Some more helpful functions, you might want to use for/on your sub-dataframes:

- `add_relative_time(dataframe)` - Renumbers _relative_time_ column starting from 0. Might be more intuitive for further use. Example: `data_dinner <- add_relative_time(data_dinner)`
- `cut_rows`- With this function you can easily create a sub-dataframe (like we did above) based on datetime values (instead of the protocol value). Example: `data_dinner <- cut_rows(data, start="2023-11-14 20:04:00", end="2023-11-14 21:04:00")`

Of course you can do these analyses batch-wise as well, the same way as above. Here an example:
```{r, eval=FALSE}
files <- list.files(folder_path, pattern = "_data\\.csv$", full.names = TRUE)
for (file in files) {
    data <- read.csv(file)
    breakfast_index <- which(data$protocol == 2)[1]
    data_breakfast <- data[breakfast_index:(breakfast_index + 59),] 
    dinner_index <- which(data$protocol == 2 & dplyr::lag(data$protocol) != 2)[2] 
    data_dinner <- data[dinner_index:(dinner_index + 59),]
    message("T-Test Result for : ", file)
    t.test(data_breakfast$RER, data_dinner$RER, paired = TRUE)
}
```

## Visualizing
Let's try to visualize the data highlighted by the protocol.
```{r}
example_csv <- system.file("extdata", "example.csv", package = "wrictools") # loading example data
visualize_with_protocol(example_csv) 
```
We can see that it plotted RER (Respiratory Exchange Ratio) over time and highlighted the protocol. But what if we wanted to plot energy expenditure instead?

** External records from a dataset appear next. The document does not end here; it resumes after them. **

Source: an optimization exercise on an open RTL-to-GDS flow (aim: small area, a short achievable clock period and few clock cycles per item). Production flows keep margins and buffers that such runs may drop. At most, simulation tests tie the RTL to the original design; equivalence was not proved.

## sha256_blk
module sha256_blk (
    input  wire         clk,
    input  wire         rst,           
    input  wire         in_valid,
    output reg          in_ready,
    input  wire         in_first,      
    input  wire [511:0] in_block,      
    output reg          out_valid,     
    output wire [255:0] digest         
);
Size: roughly 770 I/O pins.
clock: 12.0 ns
lec_check: 0
cap_margin: 20
core_margin: 2
core_utilization: 50
slew_margin: 20
run.sh (not shown) runs the stock make flow with config.mk's settings and CLKGATE_MAP_FILE= SYNTH_SCRIPT=/design/flow/synth_recipe.tcl, a recipe that flattens the netlist after the stock synthesis.
Rerun with:
Settings changed: CORE_UTILIZATION 50 to 65.
Effect: The changed run aborted during global routing (5_1_grt), error GRT-0232; synthesized cell count is unchanged; synthesized area does not change.
Rerun with:
Settings changed: CORE_UTILIZATION 65 to 50, CTS_BUF_LIST from default to sky130_fd_sc_hd__clkbuf_4, SETUP_SLACK_MARGIN from default to 5.
After rerunning: With this change the flow finished with timing, DRC and antenna clean; synthesized cell count stays the same; synthesized area does not change.
Rerun with:
Settings changed: CORE_UTILIZATION 50 to 65.
Effect: The changed run aborted during global routing (5_1_grt); synthesized area does not change; synthesized cell count stays the same.
No functional check of the RTL was part of any run of this note.


Setup of build 55:
The RTL this note starts from:
==> flow/design.v <==
module sha256_blk (
    input  wire         clk,
    input  wire         rst,           
    input  wire         in_valid,
    output reg          in_ready,
    input  wire         in_first,      
    input  wire [511:0] in_block,      
    output reg          out_valid,     
    output wire [255:0] digest         
);
    function [31:0] rotr;
        input [31:0] x;
        input integer n;
        begin
            rotr = (x >> n) | (x << (32 - n));
        end
    endfunction
    localparam [255:0] IV = {32'h6a09e667, 32'hbb67ae85, 32'h3c6ef372, 32'ha54ff53a,
                             32'h510e527f, 32'h9b05688c, 32'h1f83d9ab, 32'h5be0cd19};
    reg  [31:0] a, b, c, d, e, f, g, h;
    reg  [31:0] HA0, HA1, HA2, HA3;    
    reg  [31:0] HE0, HE1, HE2, HE3;    
    reg  [31:0] W [0:15];              
    reg  [31:0] hkw;                   
    reg  [31:0] kreg;                  
    reg  [6:0]  cnt;
    reg         pre;        
    reg         rnd;        
    reg         run;        
    reg         fin;        
    reg         ldiv;       
    reg         curfirst;   
    reg         finfirst;   
    reg  [1:0]  ph;         
    assign digest = {HA3, HA2, HA1, HA0, HE3, HE2, HE1, HE0};
    reg [31:0] k_c;
    always @(*) begin
        case (cnt)
            7'd0: k_c = 32'h428a2f98;
            7'd1: k_c = 32'h71374491;
            7'd2: k_c = 32'hb5c0fbcf;
            7'd3: k_c = 32'he9b5dba5;
            7'd4: k_c = 32'h3956c25b;
            7'd5: k_c = 32'h59f111f1;
            7'd6: k_c = 32'h923f82a4;
            7'd7: k_c = 32'hab1c5ed5;
            7'd8: k_c = 32'hd807aa98;
            7'd9: k_c = 32'h12835b01;
            7'd10: k_c = 32'h243185be;
            7'd11: k_c = 32'h550c7dc3;
            7'd12: k_c = 32'h72be5d74;
            7'd13: k_c = 32'h80deb1fe;
            7'd14: k_c = 32'h9bdc06a7;
            7'd15: k_c = 32'hc19bf174;
            7'd16: k_c = 32'he49b69c1;
            7'd17: k_c = 32'hefbe4786;
            7'd18: k_c = 32'h0fc19dc6;
            7'd19: k_c = 32'h240ca1cc;
            7'd20: k_c = 32'h2de92c6f;
            7'd21: k_c = 32'h4a7484aa;
            7'd22: k_c = 32'h5cb0a9dc;
            7'd23: k_c = 32'h76f988da;
            7'd24: k_c = 32'h983e5152;
            7'd25: k_c = 32'ha831c66d;
            7'd26: k_c = 32'hb00327c8;
            7'd27: k_c = 32'hbf597fc7;
            7'd28: k_c = 32'hc6e00bf3;
            7'd29: k_c = 32'hd5a79147;
            7'd30: k_c = 32'h06ca6351;
            7'd31: k_c = 32'h14292967;
            7'd32: k_c = 32'h27b70a85;
            7'd33: k_c = 32'h2e1b2138;
            7'd34: k_c = 32'h4d2c6dfc;
            7'd35: k_c = 32'h53380d13;
            7'd36: k_c = 32'h650a7354;
            7'd37: k_c = 32'h766a0abb;
            7'd38: k_c = 32'h81c2c92e;
            7'd39: k_c = 32'h92722c85;
            7'd40: k_c = 32'ha2bfe8a1;
            7'd41: k_c = 32'ha81a664b;
            7'd42: k_c = 32'hc24b8b70;
            7'd43: k_c = 32'hc76c51a3;
            7'd44: k_c = 32'hd192e819;
            7'd45: k_c = 32'hd6990624;
            7'd46: k_c = 32'hf40e3585;
            7'd47: k_c = 32'h106aa070;
            7'd48: k_c = 32'h19a4c116;
            7'd49: k_c = 32'h1e376c08;
            7'd50: k_c = 32'h2748774c;
            7'd51: k_c = 32'h34b0bcb5;
            7'd52: k_c = 32'h391c0cb3;
            7'd53: k_c = 32'h4ed8aa4a;
            7'd54: k_c = 32'h5b9cca4f;
            7'd55: k_c = 32'h682e6ff3;
            7'd56: k_c = 32'h748f82ee;
            7'd57: k_c = 32'h78a5636f;
            7'd58: k_c = 32'h84c87814;
            7'd59: k_c = 32'h8cc70208;
            7'd60: k_c = 32'h90befffa;
            7'd61: k_c = 32'ha4506ceb;
            7'd62: k_c = 32'hbef9a3f7;
            7'd63: k_c = 32'hc67178f2;
            default: k_c = 32'h0;
        endcase
    end
    reg  [15:0] wsel;
    reg  [31:0] w_in;
    integer j;
    always @(*) begin
        w_in = 32'h0;
        for (j = 0; j < 16; j = j + 1)
            w_in = w_in | (in_block[511 - 32*j -: 32] & {32{wsel[j]}});
    end
    wire [1:0]  k4 = {~cnt[1], cnt[0]};
    reg  [31:0] iva, ive;
    always @(*) begin
        case (k4)
            2'd0: begin iva = IV[159:128]; ive = IV[31:0];  end
            2'd1: begin iva = IV[191:160]; ive = IV[63:32]; end
            2'd2: begin iva = IV[223:192]; ive = IV[95:64]; end
            default: begin iva = IV[255:224]; ive = IV[127:96]; end
        endcase
    end
    wire        addh = pre & fin;
    wire [31:0] ha_in = addh ? (finfirst ? iva : HA0) : 32'h0;
    wire [31:0] he_in = addh ? (finfirst ? ive : HE0) : 32'h0;
    wire [31:0] fa = ha_in + d;
    wire [31:0] fe = he_in + h;
    wire [31:0] S1  = rotr(e, 6) ^ rotr(e, 11) ^ rotr(e, 25);
    wire [31:0] ch  = (e & f) ^ (~e & g);
    wire [31:0] S0  = rotr(a, 2) ^ rotr(a, 13) ^ rotr(a, 22);
    wire [31:0] maj = (a & b) ^ (a & c) ^ (b & c);
    wire [31:0] p_s = hkw ^ S1 ^ ch;
    wire [31:0] p_c = {(hkw[30:0] & S1[30:0]) | (hkw[30:0] & ch[30:0]) | (S1[30:0] & ch[30:0]), 1'b0};
    wire [31:0] q_s = p_s ^ p_c ^ S0;
    wire [31:0] q_c = {(p_s[30:0] & p_c[30:0]) | (p_s[30:0] & S0[30:0]) | (p_c[30:0] & S0[30:0]), 1'b0};
    wire [31:0] r_s = q_s ^ q_c ^ maj;
    wire [31:0] r_c = {(q_s[30:0] & q_c[30:0]) | (q_s[30:0] & maj[30:0]) | (q_c[30:0] & maj[30:0]), 1'b0};
    wire [31:0] u_s = p_s ^ p_c ^ d;
    wire [31:0] u_c = {(p_s[30:0] & p_c[30:0]) | (p_s[30:0] & d[30:0]) | (p_c[30:0] & d[30:0]), 1'b0};
    wire [31:0] an  = r_s + r_c;
    wire [31:0] en  = u_s + u_c;
    wire [31:0] s0  = rotr(W[1], 7) ^ rotr(W[1], 18) ^ (W[1] >> 3);
    wire [31:0] s1  = rotr(W[14], 17) ^ rotr(W[14], 19) ^ (W[14] >> 10);
    wire [31:0] wn  = s1 + W[9] + s0 + W[0];
    integer k;
    always @(posedge clk) begin
        if (rnd) begin
            a <= an;
            e <= en;
        end else if (pre & ldiv) begin
            a <= iva;
            e <= ive;
        end else begin
            a <= fa;
            e <= fe;
        end
        b <= a; c <= b; d <= c;
        f <= e; g <= f; h <= g;
        HA3 <= addh ? fa : HA0;
        HA2 <= HA3; HA1 <= HA2; HA0 <= HA1;
        HE3 <= addh ? fe : HE0;
        HE2 <= HE3; HE1 <= HE2; HE0 <= HE1;
        for (k = 0; k < 15; k = k + 1)
            W[k] <= W[k + 1];
        W[15] <= (cnt[6:4] == 3'd0) ? w_in : wn;
        wsel  <= (cnt == 7'd127) ? 16'h0001 : {wsel[14:0], 1'b0};
        kreg <= k_c;
        hkw  <= g + kreg + W[15];
        cnt <= cnt + 7'd1;
        if (rst) begin
            pre       <= 1'b0;
            rnd       <= 1'b0;
            run       <= 1'b0;
            fin       <= 1'b0;
            ldiv      <= 1'b0;
            ph        <= 2'd0;
            in_ready  <= 1'b0;
            out_valid <= 1'b0;
        end else begin
            out_valid <= addh & (cnt == 7'd1);
            in_ready  <= rnd & (cnt == 7'd14);
            if (pre) begin
                if (cnt == 7'd1) begin
                    pre <= 1'b0;
                    fin <= 1'b0;
                    rnd <= run;
                    ph  <= 2'd0;
                end
            end else if (rnd) begin
                if (cnt == 7'd65) begin
                    rnd      <= 1'b0;
                    pre      <= 1'b1;
                    fin      <= 1'b1;
                    finfirst <= curfirst;
                    run      <= in_valid;
                    ldiv     <= in_valid & in_first;
                    curfirst <= in_first;
                    cnt      <= 7'd126;
                end
            end else begin
                ph <= ph + 2'd1;
                if (in_valid && (in_first || ph == 2'd3)) begin
                    pre      <= 1'b1;
                    run      <= 1'b1;
                    ldiv     <= in_first;
                    curfirst <= in_first;
                    cnt      <= 7'd126;
                end
            end
        end
    end
endmodule
clock: 12.0 ns
lec_check: 0
abc_area: 1
cap_margin: 20
core_margin: 2
core_utilization: 50
cts_cluster_diameter: 80
cts_cluster_size: 24
slew_margin: 20
standard.sh (not shown) runs the stock make flow with config.mk's settings and CLKGATE_MAP_FILE= SYNTH_SCRIPT=/design/flow/synth_recipe.tcl, a recipe that flattens the netlist after the stock synthesis.
==> flow/flow/run.sh <==
#!/bin/bash
# Standard ORFS flow (the standard.sh, unchanged synthesis), with:
#  - the port buffers made from the smallest buffer cell (buf_1) instead of
#    the default choice; every input and output still gets its own buffer;
set -euo pipefail
export BUFFER_PORTS_ARGS="-buffer_cell sky130_fd_sc_hd__buf_1"
export SETUP_SLACK_MARGIN=${MARGIN:-7}
bash standard.sh > standard.log 2>&1
Build 55 | stages: all done | timing, DRC, antenna: all pass
Testbench counts of build 55, summed over its fixed seeds: cycles 39,488, blocks 580.
diff inputs: build 55 => build 84
Settings: SLEW_MARGIN: 20 -> 5; CAP_MARGIN: 20 -> 5; ABC_AREA: 1 -> unset.
diff --git a/flow/flow/run.sh b/flow/flow/run.sh
--- a/flow/flow/run.sh
+++ b/flow/flow/run.sh
@@ -5,4 +5,4 @@
 set -euo pipefail
 export BUFFER_PORTS_ARGS="-buffer_cell sky130_fd_sc_hd__buf_1"
-export SETUP_SLACK_MARGIN=${MARGIN:-7}
+export SETUP_SLACK_MARGIN=${MARGIN:-7.5}
 bash standard.sh > standard.log 2>&1
## What came out
Build 84 closes out successfully: all stages finished, all timing, DRC and antenna checks passed. Diff build 55..build 84 | final total negative setup slack | unchanged. Synthesis-to-finish area growth delta for build 84 relative to build 55: 4.0 points higher. Delta (build 84 minus build 55): total number of vias went down; met2 demand-to-capacity share in global routing now sits higher. Of build 55 and build 84, build 84 shows the higher critical path depth, with build 55 below it. Changes observed in build 84 relative to build 55: share of the core filled with cells in the final layout saw an increase, overall routed net length saw a decrease, final weighted congestion in routability-driven placement saw a decrease.
What build 43 does differently from build 84 at the input level:
Settings: changing SLEW_MARGIN from 5 to 20; changing CAP_MARGIN from 5 to 20; changing CORE_UTILIZATION from 50 to 55.
diff --git a/flow/flow/run.sh b/flow/flow/run.sh
--- a/flow/flow/run.sh
+++ b/flow/flow/run.sh
@@ -5,4 +5,4 @@
 set -euo pipefail
 export BUFFER_PORTS_ARGS="-buffer_cell sky130_fd_sc_hd__buf_1"
-export SETUP_SLACK_MARGIN=${MARGIN:-7.5}
+export SETUP_SLACK_MARGIN=${MARGIN:-8}
 bash standard.sh > standard.log 2>&1
[summary]
Build 84 and build 43 ended up with roughly the same number of cells in the finished layout apart from fillers. Against build 84, build 43 reports a critical path depth that is lower. [build 43 vs build 84] met3 routing resource usage after global routing: higher in build 43. Register-to-register slack came out lower on build 43 than on build 84. Build 43: post-place setup slack is 0.022 ns lower than what build 84 reported.
> inputs changed (build 43 -> build 62)
Settings: CORE_UTILIZATION now 50, was 55; TNS_END_PERCENT now 20, previously not set.
diff --git a/flow/flow/run.sh b/flow/flow/run.sh
--- a/flow/flow/run.sh
+++ b/flow/flow/run.sh
@@ -5,4 +5,4 @@
 set -euo pipefail
 export BUFFER_PORTS_ARGS="-buffer_cell sky130_fd_sc_hd__buf_1"
-export SETUP_SLACK_MARGIN=${MARGIN:-8}
+export SETUP_SLACK_MARGIN=${MARGIN:-7.5}
 bash standard.sh > standard.log 2>&1
Findings:
The final reports for build 62 and build 43 show critical path required time higher in the former. Diff build 43 -> build 62: first-pass GRT wire length saw a decrease, non-clock buffer count saw a decrease. Status: sequential cell count parity (build 62, build 43). When build 62 is set beside build 43, its proportion of cell area occupied by registers turns out to be 1.8 points larger. Across both runs, met2 track demand over resource was lower for build 62 than for build 43. Worst hold-check slack up 0.039 ns in build 62 wrt build 43. Diff build 43 and build 62: die area higher in build 62.
[inputs] build 85 vs build 62
Settings: clearing TNS_END_PERCENT, which used to be 20.
diff --git a/flow/flow/run.sh b/flow/flow/run.sh
--- a/flow/flow/run.sh
+++ b/flow/flow/run.sh
@@ -5,4 +5,4 @@
 set -euo pipefail
 export BUFFER_PORTS_ARGS="-buffer_cell sky130_fd_sc_hd__buf_1"
-export SETUP_SLACK_MARGIN=${MARGIN:-7.5}
+export SETUP_SLACK_MARGIN=${MARGIN:-7}
 bash standard.sh > standard.log 2>&1
[summary]
Changes observed in build 85 relative to build 62: worst slew margin relative to its limit fell by 14 points; final setup slack of the worst path lower; utilization of the core after routing went down by 0.80 points; shortest period the worst path allows now larger. Of build 62 and build 85, the higher multi-input gate area in the final layout belongs to build 62. Build 85 completed; timing, DRC and antenna clean. What build 62 reported for initial antenna violation count has to be multiplied by 1.11 to get the figure for build 85. Re design area: build 85 is 770 µm² down on build 62. met1 track demand over resource ends up lower on build 85. Build 85 vs build 62: global-route wire length before repair down.
Modified inputs, build 82 compared to build 85
diff --git a/flow/flow/run.sh b/flow/flow/run.sh
--- a/flow/flow/run.sh
+++ b/flow/flow/run.sh
@@ -5,4 +5,4 @@
 set -euo pipefail
 export BUFFER_PORTS_ARGS="-buffer_cell sky130_fd_sc_hd__buf_1"
-export SETUP_SLACK_MARGIN=${MARGIN:-7}
+export SETUP_SLACK_MARGIN=${MARGIN:-7.5}
 bash standard.sh > standard.log 2>&1
Results
Run comparison: build 82 launch point of the worst path e[26]; build 85 launch point of the worst path e[12]. From build 85 to build 82 the numbers moved as follows: final setup slack of the worst path +0.030 ns, proportion of cell area occupied by registers -0.85 points. Comparing the two runs side by side, build 82 comes out ahead of build 85 on worst hold slack after final layout. Build 82 vs. build 85: count of clock buffers in the final design increased 1, insertion delay to the later sink of the worst-skew pair went down 0.02 ns, global-route track usage on met3 down 2.2 points.

afterwards: timing with drivers on the ports:
No port has a modelled driver above. Below, the same layouts with a new extraction and two added sets of constraints. Step 1, drivers: a clkbuf_16 drives clk and a buf_2 each remaining input, both assumed. Step 2 adds t to the input delays and takes it off the output delays; t is the mean of the earliest and latest rising clock arrival at the registers after step 1. Input paths then give back, and output paths get back, about the clock's delay inside the block. Three values: ideal, step 1, step 2; two values: the first two.
run	t, ns	slack for setup (ns)	worst slew at a driven data input, ns
the first run of note 1	0.790	5.459 / 5.459 / 5.326	0.27
the third run of note 1	1.208	5.459 / 5.459 / 5.310	0.28
build 55	0.764	7.149 / 7.149 / 7.149	0.20
build 84	0.737	7.088 / 7.088 / 7.088	0.19
build 43	0.742	7.067 / 7.067 / 7.067	0.27
build 62	0.741	7.120 / 7.120 / 7.120	0.21
build 85	0.744	7.047 / 7.047 / 6.896	0.22
build 82	0.736	7.078 / 7.078 / 7.078	0.19
After both steps setup and hold are still met in every run listed. The setup slack of build 85, which loses most, moves by 0.000 ns with the drivers and by -0.151 ns with both steps.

To see all parameters we can specify, let's use `?function_name` again.

### <span style="color:green">Your Turn</span>

1) Use `?function_name` to find the parameters you can specify.
2) Try adjusting the protocol_colors_label parameters.
3) Run it on the example_csv data.


Here an example for batch processing over multiple files
```{r eval = FALSE}
# Path to the folder containing the files
folder_path <- "example_data/my_project"

# Get all files ending with "_data.csv"
csv_files <- list.files(folder_path, pattern = "_data.csv", full.names = TRUE)
dataframes <- list()

protocol_colors_labels <- data.frame(
  protocol = c(0, 1, 2, 3, 4),
  color = c("white", "purple", "#4b3302", "#48c5a6", "#d0a4c6"),
  label = c("Normal", "Something", "Nothing", "Third Thing", "?")
)

for (file in csv_files) {
  visualize_with_protocol(file, plot="Energy Expenditure (kcal/min)", 
                          protocol_colors_labels = protocol_colors_labels,
                          save_png = TRUE)
}
```


That concludes this tutorial. Now you know all basic functionalities of the package and are ready to use it in your own projects and with real data. Have fun!